- Episode no.: Season 1 Episode 4
- Directed by: Robert Young
- Original air date: 13 May 1990

Episode chronology
| ← Previous "The Purity of the Turf" | Next → "Will Anatole Return to Brinkley Court?" |

= The Hunger Strike (Jeeves and Wooster) =

"The Hunger Strike" is the fourth episode of the first series of the 1990s British comedy television series Jeeves and Wooster. It is also called "How Does Gussie Woo Madeline?". It first aired in the UK on on ITV. The episode aired in the US on 2 December 1990 on Masterpiece Theatre.

== Background ==
Adapted from the book Right Ho, Jeeves, by P. G. Wodehouse and dramatized by Clive Exton.

==Cast==
- Bertie Wooster – Hugh Laurie
- Jeeves – Stephen Fry
- Aunt Dahlia – Brenda Bruce
- Tom Travers – Ralph Michael
- Angela Travers – Amanda Elwes
- Gussie Fink-Nottle – Richard Garnett
- Tuppy Glossop – Robert Daws
- Madeline Bassett – Francesca Folan
- Anatole – John Barrard
- Barmy Fotheringay-Phipps – Adam Blackwood
- Oofy Prosser – Richard Dixon
- Drones Porter – Michael Ripper

==Plot==
Aunt Dahlia coerces Bertie into handing out the prizes at Market Snodsbury Grammar School by threatening to withhold the services of her master chef, Anatole, being the supremely skilled French chef of Aunt Dahlia at her country house Brinkley Court.

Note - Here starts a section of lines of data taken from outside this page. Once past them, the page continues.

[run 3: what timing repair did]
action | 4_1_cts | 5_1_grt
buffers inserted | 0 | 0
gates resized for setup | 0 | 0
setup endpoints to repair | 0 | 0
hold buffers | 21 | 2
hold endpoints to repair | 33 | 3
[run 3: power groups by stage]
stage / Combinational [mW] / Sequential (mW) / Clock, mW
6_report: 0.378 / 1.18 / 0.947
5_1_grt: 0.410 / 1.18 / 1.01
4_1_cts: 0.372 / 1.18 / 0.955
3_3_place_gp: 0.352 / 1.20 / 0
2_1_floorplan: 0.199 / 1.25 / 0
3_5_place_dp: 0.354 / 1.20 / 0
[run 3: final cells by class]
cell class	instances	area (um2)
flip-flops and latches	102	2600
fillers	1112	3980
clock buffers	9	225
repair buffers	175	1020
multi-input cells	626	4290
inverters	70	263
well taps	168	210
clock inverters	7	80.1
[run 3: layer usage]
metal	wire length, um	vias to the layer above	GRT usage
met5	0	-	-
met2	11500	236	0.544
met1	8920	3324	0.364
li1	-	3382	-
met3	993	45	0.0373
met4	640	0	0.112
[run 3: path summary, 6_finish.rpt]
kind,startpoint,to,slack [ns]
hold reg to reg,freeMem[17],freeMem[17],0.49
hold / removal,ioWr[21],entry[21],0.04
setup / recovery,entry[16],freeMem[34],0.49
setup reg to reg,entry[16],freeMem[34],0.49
**src/rtl/rv32im_pkg.sv**
```systemverilog
`default_nettype none

package rv32im_pkg;

  // datapath width, the shifter is built for exactly 32 bits
  localparam int xlen = 32;

  // destination register number carried with every result
  localparam int tag_w = 5;

  // restoring divider produces one quotient bit per step
  localparam int div_steps = 32;
  // width of the divide step counter
  localparam int div_cnt_w = $clog2(div_steps);

  // execute operations
  // bit 4 clear routes to the alu, low nibble follows the funct7/funct3 style codes
  // bit 4 set routes to the multiply/divide unit
  typedef enum logic [4:0] {
    op_add    = 5'b00000,
    op_sll    = 5'b00001,
    op_slt    = 5'b00010,
    op_sltu   = 5'b00011,
    op_xor    = 5'b00100,
    op_srl    = 5'b00101,
    op_or     = 5'b00110,
    op_and    = 5'b00111,
    op_sub    = 5'b01000,
    op_sra    = 5'b01101,
    // m extension, bit 2 set marks the divide group
    op_mul    = 5'b10000,
    op_mulh   = 5'b10001,
    op_mulhsu = 5'b10010,
    op_mulhu  = 5'b10011,
    op_div    = 5'b10100,
    op_divu   = 5'b10101,
    op_rem    = 5'b10110,
    op_remu   = 5'b10111
  } exec_op_e;

  // multiply/divide sequencer
  typedef enum logic [2:0] {
    md_idle,
    md_mul,
    md_div,
    md_fix,
    md_done
  } md_state_e;

endpackage

`default_nettype wire

```
**src/rtl/rv32im_alu.sv**
```systemverilog
`timescale 1ns/1ns
`default_nettype none

module rv32im_alu (
  input  wire                          clk_i,
  input  wire                          rst_n_i,
  input  wire                          clear_i,
  input  wire                          alu_issue_i,
  input  wire rv32im_pkg::exec_op_e    op_i,
  input  wire [rv32im_pkg::xlen-1:0]   operand1_i,
  input  wire [rv32im_pkg::xlen-1:0]   operand2_i,
  input  wire [rv32im_pkg::tag_w-1:0]  tag_i,
  output logic                         alu_valid_o,
  output logic [rv32im_pkg::xlen-1:0]  alu_result_o,
  output logic [rv32im_pkg::tag_w-1:0] alu_tag_o,
  output logic                         equal_o,
  output logic                         less_o,
  output logic                         less_signed_o
);

  // mirror a word end to end so the right shifter can also shift left
  function automatic logic [rv32im_pkg::xlen-1:0] bit_rev(
    input logic [rv32im_pkg::xlen-1:0] v
  );
    logic [rv32im_pkg::xlen-1:0] r;
    for (int i = 0; i < rv32im_pkg::xlen; i++) begin
      r[i] = v[rv32im_pkg::xlen-1-i];
    end
    return r;
  endfunction

  logic [rv32im_pkg::xlen:0]          diff;
  logic                               less;
  logic                               less_signed;
  logic                               equal;
  logic                               is_sll;
  logic                               is_sra;
  logic [rv32im_pkg::xlen-1:0]        shift_in;
  logic signed [rv32im_pkg::xlen:0]   shift_ext;
  logic signed [rv32im_pkg::xlen:0]   shift_full;
  logic [rv32im_pkg::xlen-1:0]        shift_right;
  logic [rv32im_pkg::xlen-1:0]        shift_left;
  logic [rv32im_pkg::xlen-1:0]        result_d;

  // one 33-bit subtract, the top bit is the unsigned borrow
  assign diff = {1'b0, operand1_i} - {1'b0, operand2_i};
  assign less = diff[rv32im_pkg::xlen];
  assign equal = (diff[rv32im_pkg::xlen-1:0] == '0);
  // differing signs decide directly, otherwise the borrow does
  assign less_signed = (operand1_i[rv32im_pkg::xlen-1] ^ operand2_i[rv32im_pkg::xlen-1]) ?
                       operand1_i[rv32im_pkg::xlen-1] : less;

  assign is_sll = (op_i == rv32im_pkg::op_sll);
  assign is_sra = (op_i == rv32im_pkg::op_sra);

  // reversed input for sll, fill bit is the sign only for sra
  assign shift_in = is_sll ? bit_rev(operand1_i) : operand1_i;
  assign shift_ext = {is_sra & operand1_i[rv32im_pkg::xlen-1], shift_in};
  assign shift_full = shift_ext >>> operand2_i[$clog2(rv32im_pkg::xlen)-1:0];
  assign shift_right = shift_full[rv32im_pkg::xlen-1:0];
  // undo the reversal for sll
  assign shift_left = bit_rev(shift_right);

  always_comb begin
    case (op_i)
      rv32im_pkg::op_add:  result_d = operand1_i + operand2_i;
      rv32im_pkg::op_sub:  result_d = diff[rv32im_pkg::xlen-1:0];
      rv32im_pkg::op_slt:  result_d = {{(rv32im_pkg::xlen-1){1'b0}}, less_signed};
      rv32im_pkg::op_sltu: result_d = {{(rv32im_pkg::xlen-1){1'b0}}, less};
      rv32im_pkg::op_and:  result_d = operand1_i & operand2_i;
      rv32im_pkg::op_or:   result_d = operand1_i | operand2_i;
      rv32im_pkg::op_xor:  result_d = operand1_i ^ operand2_i;
      rv32im_pkg::op_sll:  result_d = shift_left;
      rv32im_pkg::op_srl:  result_d = shift_right;
      rv32im_pkg::op_sra:  result_d = shift_right;
      // m operations never reach this unit
      default:             result_d = '0;
    endcase
  end

  // valid strobe and branch flags
  always_ff @(posedge clk_i or negedge rst_n_i) begin
    if (!rst_n_i) begin
      alu_valid_o   <= 1'b0;
      equal_o       <= 1'b0;
      less_o        <= 1'b0;
      less_signed_o <= 1'b0;
    end else if (clear_i) begin
      alu_valid_o   <= 1'b0;
      equal_o       <= 1'b0;
      less_o        <= 1'b0;
      less_signed_o <= 1'b0;
    end else begin
      alu_valid_o <= alu_issue_i;
      // flags hold their value between alu issues
      if (alu_issue_i) begin
        equal_o       <= equal;
        less_o        <= less;
        less_signed_o <= less_signed;
      end
    end
  end

  // result and tag, zeroed by a flush
  always_ff @(posedge clk_i) begin
    if (clear_i) begin
      alu_result_o <= '0;
      alu_tag_o    <= '0;
    end else if (alu_issue_i) begin
      alu_result_o <= result_d;
      alu_tag_o    <= tag_i;
    end
  end

endmodule

`default_nettype wire

```
**src/rtl/rv32im_exec_unit.sv**
```systemverilog
`timescale 1ns/1ns
`default_nettype none

module rv32im_exec_unit (
  input  wire                          clk_i,
  input  wire                          rst_n_i,
  input  wire                          clear_i,
  input  wire                          issue_i,
  input  wire rv32im_pkg::exec_op_e    op_i,
  input  wire [rv32im_pkg::xlen-1:0]   operand1_i,
  input  wire [rv32im_pkg::xlen-1:0]   operand2_i,
  input  wire [rv32im_pkg::tag_w-1:0]  tag_i,
  output logic                         result_valid_o,
  output logic [rv32im_pkg::xlen-1:0]  result_o,
  output logic [rv32im_pkg::tag_w-1:0] result_tag_o,
  output logic                         equal_o,
  output logic                         less_o,
  output logic                         less_signed_o,
  output logic                         busy_o
);

  logic                         alu_issue;
  logic                         md_issue;
  logic                         alu_valid;
  logic [rv32im_pkg::xlen-1:0]  alu_result;
  logic [rv32im_pkg::tag_w-1:0] alu_tag;
  logic                         md_valid;
  logic [rv32im_pkg::xlen-1:0]  md_result;
  logic [rv32im_pkg::tag_w-1:0] md_tag;
  logic                         md_hold;

  // bit 4 of the opcode picks the unit
  assign alu_issue = issue_i && !op_i[4];
  assign md_issue = issue_i && op_i[4];

  rv32im_alu u_alu (
    .clk_i         (clk_i),
    .rst_n_i       (rst_n_i),
    .clear_i       (clear_i),
    .alu_issue_i   (alu_issue),
    .op_i          (op_i),
    .operand1_i    (operand1_i),
    .operand2_i    (operand2_i),
    .tag_i         (tag_i),
    .alu_valid_o   (alu_valid),
    .alu_result_o  (alu_result),
    .alu_tag_o     (alu_tag),
    .equal_o       (equal_o),
    .less_o        (less_o),
    .less_signed_o (less_signed_o)
  );

  rv32im_muldiv u_muldiv (
    .clk_i       (clk_i),
    .rst_n_i     (rst_n_i),
    .clear_i     (clear_i),
    .md_issue_i  (md_issue),
    .op_i        (op_i),
    .operand1_i  (operand1_i),
    .operand2_i  (operand2_i),
    .tag_i       (tag_i),
    .md_hold_i   (md_hold),
    .md_valid_o  (md_valid),
    .md_result_o (md_result),
    .md_tag_o    (md_tag),
    .busy_o      (busy_o)
  );

  // single tagged result stream
  rv32im_wb_merge u_wb_merge (
    .clk_i          (clk_i),
    .rst_n_i        (rst_n_i),
    .clear_i        (clear_i),
    .alu_valid_i    (alu_valid),
    .alu_result_i   (alu_result),
    .alu_tag_i      (alu_tag),
    .md_valid_i     (md_valid),
    .md_result_i    (md_result),
    .md_tag_i       (md_tag),
    .md_hold_o      (md_hold),
    .result_valid_o (result_valid_o),
    .result_o       (result_o),
    .result_tag_o   (result_tag_o)
  );

endmodule

`default_nettype wire

```
**src/rtl/rv32im_muldiv.sv**
```systemverilog
`timescale 1ns/1ns
`default_nettype none

module rv32im_muldiv (
  input  wire                          clk_i,
  input  wire                          rst_n_i,
  input  wire                          clear_i,
  input  wire                          md_issue_i,
  input  wire rv32im_pkg::exec_op_e    op_i,
  input  wire [rv32im_pkg::xlen-1:0]   operand1_i,
  input  wire [rv32im_pkg::xlen-1:0]   operand2_i,
  input  wire [rv32im_pkg::tag_w-1:0]  tag_i,
  input  wire                          md_hold_i,
  output logic                         md_valid_o,
  output logic [rv32im_pkg::xlen-1:0]  md_result_o,
  output logic [rv32im_pkg::tag_w-1:0] md_tag_o,
  output logic                         busy_o
);

  localparam int w = rv32im_pkg::xlen;

  rv32im_pkg::md_state_e                state_q;
  logic [rv32im_pkg::div_cnt_w-1:0]     count_q;
  rv32im_pkg::exec_op_e                 op_q;
  logic [rv32im_pkg::tag_w-1:0]         tag_q;
  // operands with their extension bit, also keep the raw divide inputs
  logic signed [w:0]                    a_q;
  logic signed [w:0]                    b_q;
  logic signed [2*w+1:0]                product;
  // divider registers, quotient shifts in as the dividend shifts out
  logic [w-1:0]                         rem_q;
  logic [w-1:0]                         quo_q;
  logic [w-1:0]                         dsr_q;
  logic [w:0]                           shifted;
  logic [w:0]                           trial;
  logic                                 a_signed;
  logic                                 b_signed;
  logic                                 div_signed;
  logic                                 div_zero;
  logic                                 div_ovf;
  logic [w-1:0]                         quo_fix;
  logic [w-1:0]                         rem_fix;
  logic [w-1:0]                         result_q;

  // which operands count as signed at issue
  assign a_signed = (op_i == rv32im_pkg::op_mul) || (op_i == rv32im_pkg::op_mulh) ||
                    (op_i == rv32im_pkg::op_mulhsu) || (op_i == rv32im_pkg::op_div) ||
                    (op_i == rv32im_pkg::op_rem);
  assign b_signed = (op_i == rv32im_pkg::op_mul) || (op_i == rv32im_pkg::op_mulh) ||
                    (op_i == rv32im_pkg::op_div) || (op_i == rv32im_pkg::op_rem);

  // 33x33 signed multiply covers every sign combination
  assign product = a_q * b_q;

  // one restoring step
  assign shifted = {rem_q, quo_q[w-1]};
  assign trial = shifted - {1'b0, dsr_q};

  // sign handling and risc-v special cases
  assign div_signed = (op_q == rv32im_pkg::op_div) || (op_q == rv32im_pkg::op_rem);
  assign div_zero = (b_q[w-1:0] == '0);
  assign div_ovf = div_signed && (a_q[w-1:0] == {1'b1, {(w-1){1'b0}}}) &&
                   (b_q[w-1:0] == '1);

  always_comb begin
    if (div_zero) begin
      quo_fix = '1;
      rem_fix = a_q[w-1:0];
    end else if (div_ovf) begin
      quo_fix = {1'b1, {(w-1){1'b0}}};
      rem_fix = '0;
    end else begin
      // quotient negative when signs differ, remainder takes the dividend sign
      quo_fix = (div_signed && (a_q[w-1] ^ b_q[w-1])) ? -quo_q : quo_q;
      rem_fix = (div_signed && a_q[w-1]) ? -rem_q : rem_q;
    end
  end

  // sequencer
  always_ff @(posedge clk_i or negedge rst_n_i) begin
    if (!rst_n_i) begin
      state_q <= rv32im_pkg::md_idle;
      count_q <= '0;
    end else if (clear_i) begin
      // flush aborts whatever is running
      state_q <= rv32im_pkg::md_idle;
      count_q <= '0;
    end else begin
      case (state_q)
        rv32im_pkg::md_idle: begin
          count_q <= '0;
          if (md_issue_i) begin
            state_q <= op_i[2] ? rv32im_pkg::md_div : rv32im_pkg::md_mul;
          end
        end
        rv32im_pkg::md_mul: state_q <= rv32im_pkg::md_done;
        rv32im_pkg::md_div: begin
          count_q <= count_q + 1'b1;
          if (count_q == rv32im_pkg::div_cnt_w'(rv32im_pkg::div_steps - 1)) begin
            state_q <= rv32im_pkg::md_fix;
          end
        end
        rv32im_pkg::md_fix: state_q <= rv32im_pkg::md_done;
        default:            state_q <= rv32im_pkg::md_idle;
      endcase
    end
  end

  // datapath
  always_ff @(posedge clk_i) begin
    case (state_q)
      rv32im_pkg::md_idle: begin
        if (md_issue_i) begin
          op_q  <= op_i;
          tag_q <= tag_i;
          a_q   <= {a_signed & operand1_i[w-1], operand1_i};
          b_q   <= {b_signed & operand2_i[w-1], operand2_i};
          rem_q <= '0;
          // divider works on magnitudes
          quo_q <= (a_signed && operand1_i[w-1]) ? -operand1_i : operand1_i;
          dsr_q <= (b_signed && operand2_i[w-1]) ? -operand2_i : operand2_i;
        end
      end
      rv32im_pkg::md_mul: begin
        result_q <= (op_q == rv32im_pkg::op_mul) ? product[w-1:0] : product[2*w-1:w];
      end
      rv32im_pkg::md_div: begin
        // keep the difference only when it did not borrow
        rem_q <= trial[w] ? shifted[w-1:0] : trial[w-1:0];
        quo_q <= {quo_q[w-2:0], ~trial[w]};
      end
      rv32im_pkg::md_fix: begin
        result_q <= ((op_q == rv32im_pkg::op_div) || (op_q == rv32im_pkg::op_divu)) ?
                    quo_fix : rem_fix;
      end
      default: ;
    endcase
  end

  assign md_valid_o = (state_q == rv32im_pkg::md_done);
  assign md_result_o = result_q;
  assign md_tag_o = tag_q;
  // still busy while the merger keeps our result waiting
  assign busy_o = (state_q != rv32im_pkg::md_idle) || md_hold_i;

endmodule

`default_nettype wire

```
**src/rtl/rv32im_wb_merge.sv**
```systemverilog
`timescale 1ns/1ns
`default_nettype none

module rv32im_wb_merge (
  input  wire                          clk_i,
  input  wire                          rst_n_i,
  input  wire                          clear_i,
  input  wire                          alu_valid_i,
  input  wire [rv32im_pkg::xlen-1:0]   alu_result_i,
  input  wire [rv32im_pkg::tag_w-1:0]  alu_tag_i,
  input  wire                          md_valid_i,
  input  wire [rv32im_pkg::xlen-1:0]   md_result_i,
  input  wire [rv32im_pkg::tag_w-1:0]  md_tag_i,
  output logic                         md_hold_o,
  output logic                         result_valid_o,
  output logic [rv32im_pkg::xlen-1:0]  result_o,
  output logic [rv32im_pkg::tag_w-1:0] result_tag_o
);

  // one-entry hold for a muldiv result that lost to the alu
  logic                         hold_valid_q;
  logic [rv32im_pkg::xlen-1:0]  hold_result_q;
  logic [rv32im_pkg::tag_w-1:0] hold_tag_q;
  logic                         collide;

  // fresh muldiv result meets an alu result
  assign collide = alu_valid_i && md_valid_i;

  always_ff @(posedge clk_i or negedge rst_n_i) begin
    if (!rst_n_i) begin
      hold_valid_q <= 1'b0;
    end else if (clear_i) begin
      hold_valid_q <= 1'b0;
    end else if (collide) begin
      hold_valid_q <= 1'b1;
    end else if (!alu_valid_i) begin
      // held entry leaves on the first free cycle
      hold_valid_q <= 1'b0;
    end
  end

  always_ff @(posedge clk_i) begin
    if (collide) begin
      hold_result_q <= md_result_i;
      hold_tag_q    <= md_tag_i;
    end
  end

  assign md_hold_o = hold_valid_q;

  // alu first, then the held entry, then a fresh muldiv result
  always_comb begin
    if (alu_valid_i) begin
      result_o     = alu_result_i;
      result_tag_o = alu_tag_i;
    end else if (hold_valid_q) begin
      result_o     = hold_result_q;
      result_tag_o = hold_tag_q;
    end else begin
      result_o     = md_result_i;
      result_tag_o = md_tag_i;
    end
  end

  // a flush suppresses whatever is on its way out this cycle
  assign result_valid_o = !clear_i && (alu_valid_i || hold_valid_q || md_valid_i);

endmodule

`default_nettype wire

```
File: src/hdl/wb_ram_pkg.sv
`default_nettype none

package wb_ram_pkg;

  // ===============================================
  // Bus and line geometry
  // ===============================================

  // Wishbone data path
  localparam int unsigned WORD_W = 32;
  localparam int unsigned SEL_W  = WORD_W / 8;
  localparam int unsigned ADDR_W = 32;

  // One RAM line is one cache line
  localparam int unsigned LINE_W         = 128;
  localparam int unsigned WORDS_PER_LINE = LINE_W / WORD_W;
  localparam int unsigned LINE_STRB_W    = LINE_W / 8;

  // Byte address split: byte in word, then word in line
  localparam int unsigned BYTE_OFF_W = $clog2(SEL_W);
  localparam int unsigned OFFSET_W   = $clog2(WORDS_PER_LINE);
  // First address bit of the line index
  localparam int unsigned LINE_OFF_W = BYTE_OFF_W + OFFSET_W;

  // ===============================================
  // Encodings
  // ===============================================

  // Wishbone B4 cycle type identifier
  typedef enum logic [2:0] {
    CTI_CLASSIC = 3'b000,
    CTI_INCR    = 3'b010,
    CTI_EOB     = 3'b111
  } cti_e;

  // Burst reader FSM
  typedef enum logic [1:0] {
    ST_IDLE      = 2'b00,
    ST_WAIT_LINE = 2'b01,
    ST_BURST     = 2'b10
  } burst_state_e;

endpackage

`default_nettype wire
File: src/hdl/wb_ram_ifs.sv
`timescale 1ns/1ps
`default_nettype none

// ===============================================
// Line write port, decoder to line RAM
// ===============================================
interface line_wr_if #(
  parameter int unsigned RAM_LINES = 64
);
  import wb_ram_pkg::*;

  localparam int unsigned IDX_W = $clog2(RAM_LINES);

  // High for one cycle per acked write
  logic                   wr_en;
  // Line index, also used as the read launch address
  logic [IDX_W-1:0]       line_addr;
  // Write word copied into every word slot
  logic [LINE_W-1:0]      wdata;
  // Byte enables, only the addressed word's lanes set
  logic [LINE_STRB_W-1:0] wstrb;

  modport master (
    output wr_en, line_addr, wdata, wstrb
  );

  modport slave (
    input wr_en, line_addr, wdata, wstrb
  );

endinterface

Bertie tries to sort out Tuppy Glossop and Angela Travers's relationship, Gussie and Madeline's relationship, and an issue Aunt Dahlia has with her husband—all without the help of Jeeves. Bertie recommends that they make a hunger strike in order to provoke feelings of guilt in others and to go without dinner, but this backfires when the others remain completely oblivious and an offended Anatole gives notice.

Newt-fancier Gussie Fink-Nottle comes to Jeeves for advice about Madeline Bassett, with whom he is enamoured. Since she is staying at Brinkley Court with Aunt Dahlia, Bertie delegates Gussie to give the prizes.